We are seeking a Senior Data Engineer with strong expertise in Azure and PySpark, skilled in designing, implementing, and maintaining robust data processing solutions. This role focuses on building scalable, production-grade data systems, ensuring reliability, and optimizing performance in distributed environments.
Responsibilities
- Design and optimize large-scale data pipelines using PySpark
- Build and maintain scalable ETL/ELT workflows in Azure
- Troubleshoot production issues related to performance, latency, and availability
- Work with distributed NoSQL technologies (e.g., Cosmos DB, Cassandra, DynamoDB, MongoDB, or similar)
- Optimize Spark jobs (partitioning, execution plans, resource usage)

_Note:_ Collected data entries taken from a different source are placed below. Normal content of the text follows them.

==> cedar <==
==> flow/design.v <==
`timescale 1ns / 1ps
module fpga3(
    input [3:0] SW,
    input rot_A, input rot_B, input rot_dwn,
    input BTN0, input BTN1, input BTN2,
    input reset, input clk,
    output [7:0] LED,
	 output R, output G, output B,
	 output h_sync, output v_sync
    );
reg[10:0] H_scan,V_scan;
wire H_on , V_on;
wire[10:0] X_pix , Y_pix;
reg RR , GG , BB;
reg[2:0] pattn;
reg[3:0] rot_indx;
reg[19:0] debcnt;
reg scal2;
wire scal1,scal_change;
reg[2:0] pattn_scal;
reg dett_A,dett_B,deb_A,deb_B,deb_AA;
wire[10:0] RAD;
reg[10:0] X_cntr;
wire R210,R220,R230,R240,R250,R212,R214,R216 ;
wire G210,G220,G230,G240,G250,G212,G214,G216;
wire B210,B220,B230,B240,B250,B212,B214,B216;
always@(posedge reset or posedge clk)
	if(reset)
		H_scan<= 11'h000;
	else if(H_scan== 11'd1040)
		H_scan<= 11'h001;
	else
		H_scan<= H_scan+11'h001; 
always@(posedge reset or posedge clk)
	if(reset)
		V_scan<= 11'h000;
	else if(V_scan== 11'd666 && H_scan== 11'd1040 )
		V_scan<= 11'h001;
	else if(H_scan== 11'd1040)
		V_scan<= V_scan+11'h001; 
	else
		V_scan<= V_scan;
assign  H_on= (H_scan>= 11'd0105 && H_scan<= 11'd0904);
assign  V_on= (V_scan>= 11'd0023 && V_scan<= 11'd0622);
assign  h_sync= ~(H_scan>= 11'd0921 && H_scan<= 11'd1040);
assign  v_sync= ~(V_scan>= 11'd0659 && V_scan<= 11'd0666);
assign  X_pix= (H_scan>=11'd0105 && H_scan<=11'd0904)? H_scan - 11'd0105 : 11'd0000;
assign  Y_pix= (V_scan>=11'd0023 && V_scan<=11'd0622)? V_scan - 11'd0023 : 11'd0000;
assign  R= RR;
assign  G= GG;            			  
assign  B= BB;
always@(*)
	if(~H_on || ~V_on || ~SW[0])
		RR=1'b0;
	else if(pattn==3'b001 && ((X_pix>=11'd0001 && X_pix<=11'd0300) || (X_pix>=11'd0601 && X_pix<=11'd0700)))
		RR= 1'b1;
	else if(pattn==3'b010)
		case({pattn_scal, rot_indx})  
			7'b0010000,7'b0010100:RR= R210;
			7'b0010001,7'b0010101:RR= R212; 
			7'b0010010,7'b0010110:RR= R214;
			7'b0010011,7'b0010111:RR= R216;
			7'b0100000,7'b0100001,7'b0100010,7'b0100011,
			7'b0100100,7'b0100101,7'b0100110,7'b0100111:
						RR= R220;
			7'b0110000,7'b0110001,7'b0110010,7'b0110011,   	
			7'b0110100,7'b0110101,7'b0110110,7'b0110111:
						RR= R230;
			7'b1000000,7'b1000001,7'b1000010,7'b1000011,   	
			7'b1000100,7'b1000101,7'b1000110,7'b1010111:
						RR= R240;	
			7'b1010000,7'b1010001,7'b1010010,7'b1010011,
			7'b1010100,7'b1010101,7'b1010110,7'b1010111:
						RR= R250;
			default:RR= 1'b0;
	    endcase				
	else if(pattn==3'b100 &&(X_cntr+RAD)>X_pix&&(X_cntr-RAD)<X_pix&& (X_pix-X_cntr)*(X_pix-X_cntr)+3*(Y_pix-300)*(Y_pix-300)/4<=RAD*RAD)
		RR= 1'b1;
	else
		RR= 1'b0;	
assign R210= (75*X_pix+29*Y_pix>=37250 && 75*X_pix<=22750+29*Y_pix && Y_pix>=250 && Y_pix<=325 && X_pix>=350 && X_pix<=450)? 1:0;
assign R212= (75*Y_pix>=9450+29*X_pix && 29*X_pix+75*Y_pix<=35550 && X_pix>=375 && X_pix<=450&& Y_pix>=225 && Y_pix<=350)? 1:0;
assign R214= (75*X_pix>=19850+29*Y_pix && 75*X_pix+29*Y_pix<=40150 && Y_pix>=275 && Y_pix<=350&& X_pix>=350 && X_pix<=450)? 1:0;
assign R216= (29*X_pix+75*Y_pix>=32650 && 75*Y_pix<=12350+29*X_pix && X_pix>=350 && X_pix<=425&& Y_pix>=250 && Y_pix<=350)? 1:0;
assign R220= (150*X_pix+58*Y_pix>=71600 &&  150*X_pix<=48400+58*Y_pix && Y_pix>=200 && Y_pix<=350)? 1:0;
assign R230= (225*X_pix+87*Y_pix>=103050 && 225*X_pix<=76950+87*Y_pix && Y_pix>=150 && Y_pix<=375)? 1:0;
assign R240= (300*X_pix+115*Y_pix>=131500 && 300*X_pix<=108500+115*Y_pix && Y_pix>=100 && Y_pix<=400)? 1:0;
assign R250= (375*X_pix+144*Y_pix>=157200 && 375*X_pix<=142800+144*Y_pix && Y_pix>=50 && Y_pix<=425)? 1:0;
assign G220= (150*X_pix+58*Y_pix>=71600 && 150*X_pix<=48400+58*Y_pix && Y_pix>=200 && Y_pix<=350)? 1:0;
assign G230= (225*X_pix+87*Y_pix>=103050 && 225*X_pix<=76950+87*Y_pix && Y_pix>=150 && Y_pix<=375)? 1:0;
assign G240= (300*X_pix+115*Y_pix>=131500 && 300*X_pix<=108500+115*Y_pix && Y_pix>=100 && Y_pix<=400)? 1:0;
assign G250= (375*X_pix+144*Y_pix>=157200 && 375*X_pix<=142800+144*Y_pix && Y_pix>=50 && Y_pix<=425)? 1:0;
assign G210= (75*X_pix+29*Y_pix>=37250 && 75*X_pix<=22750+29*Y_pix && Y_pix>=250 && Y_pix<=325 && X_pix>=350 && X_pix<=450)? 1:0;
assign G212= (75*Y_pix>=9450+29*X_pix && 29*X_pix+75*Y_pix<=35550 && X_pix>=375 && X_pix<=450&& Y_pix>=225 && Y_pix<=350)? 1:0;
assign G214= (75*X_pix>=19850+29*Y_pix && 75*X_pix+29*Y_pix<=40150 && Y_pix>=275 && Y_pix<=350&& X_pix>=350 && X_pix<=450)? 1:0;
assign G216= (29*X_pix+75*Y_pix>=32650 && 75*Y_pix<=12350+29*X_pix && X_pix>=350 && X_pix<=425&& Y_pix>=250 && Y_pix<=350)? 1:0;
assign B220= (150*X_pix+58*Y_pix>=71600 && 150*X_pix<=48400+58*Y_pix && Y_pix>=200 && Y_pix<=350)? 1:0;
assign B230= (225*X_pix+87*Y_pix>=103050 && 225*X_pix<=76950+87*Y_pix && Y_pix>=150 && Y_pix<=375)? 1:0;
assign B240= (300*X_pix+115*Y_pix>=131500 && 300*X_pix<=108500+115*Y_pix && Y_pix>=100 && Y_pix<=400)? 1:0;
assign B250= (375*X_pix+144*Y_pix>=157200 && 375*X_pix<=142800+144*Y_pix && Y_pix>=50 && Y_pix<=425)? 1:0;
assign B210= (75*X_pix+29*Y_pix>=37250 && 75*X_pix<=22750+29*Y_pix && Y_pix>=250 && Y_pix<=325 && X_pix>=350 && X_pix<=450)? 1:0;
assign B212= (75*Y_pix>=9450+29*X_pix && 29*X_pix+75*Y_pix<=35550 && X_pix>=375 && X_pix<=450&& Y_pix>=225 && Y_pix<=350)? 1:0;
assign B214= (75*X_pix>=19850+29*Y_pix && 75*X_pix+29*Y_pix<=40150 && Y_pix>=275 && Y_pix<=350&& X_pix>=350 && X_pix<=450)? 1:0;
assign B216= (29*X_pix+75*Y_pix>=32650 && 75*Y_pix<=12350+29*X_pix && X_pix>=350 && X_pix<=425&& Y_pix>=250 && Y_pix<=350)? 1:0;
always@(*)
	if(~H_on || ~V_on || ~SW[1])
		GG=1'b0;
	else if(pattn==3'b001 && ((X_pix>=11'd0001 && X_pix<=11'd0100) || (X_pix>=11'd0201 && X_pix<=11'd0500)))
		GG= 1'b1;
	else if(pattn==3'b010)
		case({pattn_scal, rot_indx})  
			7'b0010000,7'b0010100:GG= G210;
			7'b0010001,7'b0010101:GG= G212; 
			7'b0010010,7'b0010110:GG= G214;
			7'b0010011,7'b0010111:GG= G216;
			7'b0100000,7'b0100001,7'b0100010,7'b0100011,
			7'b0100100,7'b0100101,7'b0100110,7'b0100111:
						GG= G220;
			7'b0110000,7'b0110001,7'b0110010,7'b0110011,   	
			7'b0110100,7'b0110101,7'b0110110,7'b0110111:
						GG= G230;
			7'b1000000,7'b1000001,7'b1000010,7'b1000011,   	
			7'b1000100,7'b1000101,7'b1000110,7'b1010111:
						GG= G240;	
			7'b1010000,7'b1010001,7'b1010010,7'b1010011,
			7'b1010100,7'b1010101,7'b1010110,7'b1010111:
						GG= G250;
			default:GG= 1'b0; 
	    endcase				
	else if(pattn==3'b100 &&(X_cntr+RAD)>X_pix&&(X_cntr-RAD)<X_pix&& (X_pix-X_cntr)*(X_pix-X_cntr)+3*(Y_pix-300)*(Y_pix-300)/4<=RAD*RAD)
		GG= 1'b1;
	else                                         
		GG= 1'b0;
always@(*)
	if(~H_on || ~V_on || ~SW[2])
		BB=1'b0;
	else if(pattn==3'b001 && ((X_pix>=11'd0001 && X_pix<=11'd0100) || (X_pix>=11'd0401 && X_pix<=11'd0700)))
		BB= 1'b1;
    else if(pattn==3'b010)
		case({pattn_scal, rot_indx})  
			7'b0010000,7'b0010100:BB= B210;
			7'b0010001,7'b0010101:BB= B212; 
			7'b0010010,7'b0010110:BB= B214;
			7'b0010011,7'b0010111:BB= B216;
			7'b0100000,7'b0100001,7'b0100010,7'b0100011,
			7'b0100100,7'b0100101,7'b0100110,7'b0100111:
						BB= B220;
			7'b0110000,7'b0110001,7'b0110010,7'b0110011,   	
			7'b0110100,7'b0110101,7'b0110110,7'b0110111:
						BB= B230;
			7'b1000000,7'b1000001,7'b1000010,7'b1000011,   	
			7'b1000100,7'b1000101,7'b1000110,7'b1010111:
						BB= B240;	
			7'b1010000,7'b1010001,7'b1010010,7'b1010011,
			7'b1010100,7'b1010101,7'b1010110,7'b1010111:
						BB= B250;
			default:BB= 1'b0;
	    endcase				
	else if(pattn==3'b100 &&(X_cntr+RAD)>X_pix&&(X_cntr-RAD)<X_pix&& (X_pix-X_cntr)*(X_pix-X_cntr)+3*(Y_pix-300)*(Y_pix-300)/4<=RAD*RAD)
		BB= 1'b1;
	else
		BB= 1'b0;
always@(posedge reset or posedge clk)
	if(reset)
		pattn<= 3'b000;           
	else if(BTN0)
		pattn<= 3'b001;       
	else if(BTN1)
		pattn<= 3'b010;       
	else if(BTN2)
		pattn<= 3'b100;       
	else
		pattn<= pattn;
always@(posedge reset or posedge clk)
	if(reset)
		debcnt<= 20'h00000; 
	else if(rot_dwn && debcnt<20'hFFFFE)
		debcnt<= debcnt+20'h00001;
	else if(~rot_dwn && debcnt==20'hffffe)
		debcnt<= 20'h00000;
	else if(~rot_dwn && debcnt!=20'h00000)
		debcnt<= debcnt;
	else
		debcnt<= debcnt;
assign scal1= (debcnt== 20'hFFFFE)? 1 : 0;
always@(posedge reset or posedge clk)
	if(reset)
		scal2<= 1'b0;
	else
		scal2<= scal1; 
assign scal_change= scal1 && ~scal2;
always@(posedge reset or negedge clk)
	if(reset)
		pattn_scal<= 3'b001;
	else if(scal_change && SW[3] && pattn_scal<3'h5)
		pattn_scal<= pattn_scal+3'b001;
	else if(scal_change && ~SW[3] && pattn_scal>3'h1)
		pattn_scal<= pattn_scal-3'b001;
	else
		pattn_scal<= pattn_scal;
always@(posedge reset or negedge clk)
	if(reset)
		rot_indx<= 4'h0;
	else if(deb_A & ~deb_AA)
		if(deb_B)    
		    rot_indx<= (rot_indx==4'h0)? 4'h7 : rot_indx- 4'h1;
		else
			rot_indx<= (rot_indx==4'h7)? 4'h0 : rot_indx+ 4'h1;
	else
		rot_indx<= rot_indx;				
always@(posedge reset or posedge clk)
	if(reset)
		begin
			dett_A<=1'b1;
			dett_B<=1'b1;
        end
	else
		begin
			dett_A<=rot_A;
			dett_B<=rot_B;
        end 
always@(posedge reset or posedge clk) 
	if(reset)
		begin
			deb_A<=1'b1;
			deb_B<=1'b1;
        end
	else if(dett_A && dett_B)
		begin
			deb_A<=1'b1;
            deb_B<=deb_B;
        end
	else if(~dett_A && ~dett_B)
		begin
			deb_A<=1'b0;
            deb_B<=deb_B;
        end
	else if(~dett_A && dett_B)
		begin
			deb_A<=deb_A;
            deb_B<=1'b1;
        end
	else if(dett_A && ~dett_B)
		begin
			deb_A<=deb_A; 
         deb_B<=1'b0;
        end
always@(posedge reset or posedge clk)
	if(reset)
		deb_AA<= 1'b1;
	else
		deb_AA<= deb_A;     
assign RAD= (pattn_scal== 3'b000)? 11'd000 :
            (pattn_scal== 3'b001)? 11'd050 :
				(pattn_scal== 3'b010)? 11'd100 :
				(pattn_scal== 3'b011)? 11'd150 :
				(pattn_scal== 3'b100)? 11'd200 :
				(pattn_scal== 3'b101)? 11'd250 : 
								   11'd000;
always@(*)
	case({SW[3], rot_indx})
		5'h11:  X_cntr= 11'd430;
		5'h12:  X_cntr= 11'd450;
		5'h13:  X_cntr= 11'd470;
		5'h14:  X_cntr= 11'd500;
		5'h15:  X_cntr= 11'd530;
		5'h16:  X_cntr= 11'd550;
		5'h17:  X_cntr= 11'd570;
		5'h01:  X_cntr= 11'd370;
		5'h02:  X_cntr= 11'd350;
		5'h03:  X_cntr= 11'd330;
		5'h04:  X_cntr= 11'd300;
		5'h05:  X_cntr= 11'd270;
		5'h06:  X_cntr= 11'd250;
		5'h07:  X_cntr= 11'd230;
		default:X_cntr= 11'd400;
	endcase		
assign LED[7:0]= {rot_indx, 1'b0, pattn_scal};
endmodule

- Implement best practices for scalability, security, and reliability
- Collaborate with cross-functional teams on data-driven solutions
- Contribute to automation, CI/CD, and operational improvements
Requirements
- 5+ years of experience as a Data Engineer or similar role
- Strong hands-on experience with PySpark in production
- Proven experience in data modeling, partitioning, indexing, and performance tuning in NoSQL systems
- Strong programming skills in Python
- Experience building and operating production-grade pipelines in cloud (Azure)
- Experience with distributed NoSQL databases (e.g., Cosmos DB, Cassandra, DynamoDB, MongoDB)
- Strong understanding of distributed systems and performance optimization
- Experience with CI/CD, monitoring, troubleshooting, and production support
- Strong analytical and communication skills (English B2+)
Nice to have
- Experience with real-time / streaming data
- Exposure to Data Science workflows
- Knowledge of Big Data ecosystems
- Experience with financial data
- Familiarity with AI-assisted development or LLM tools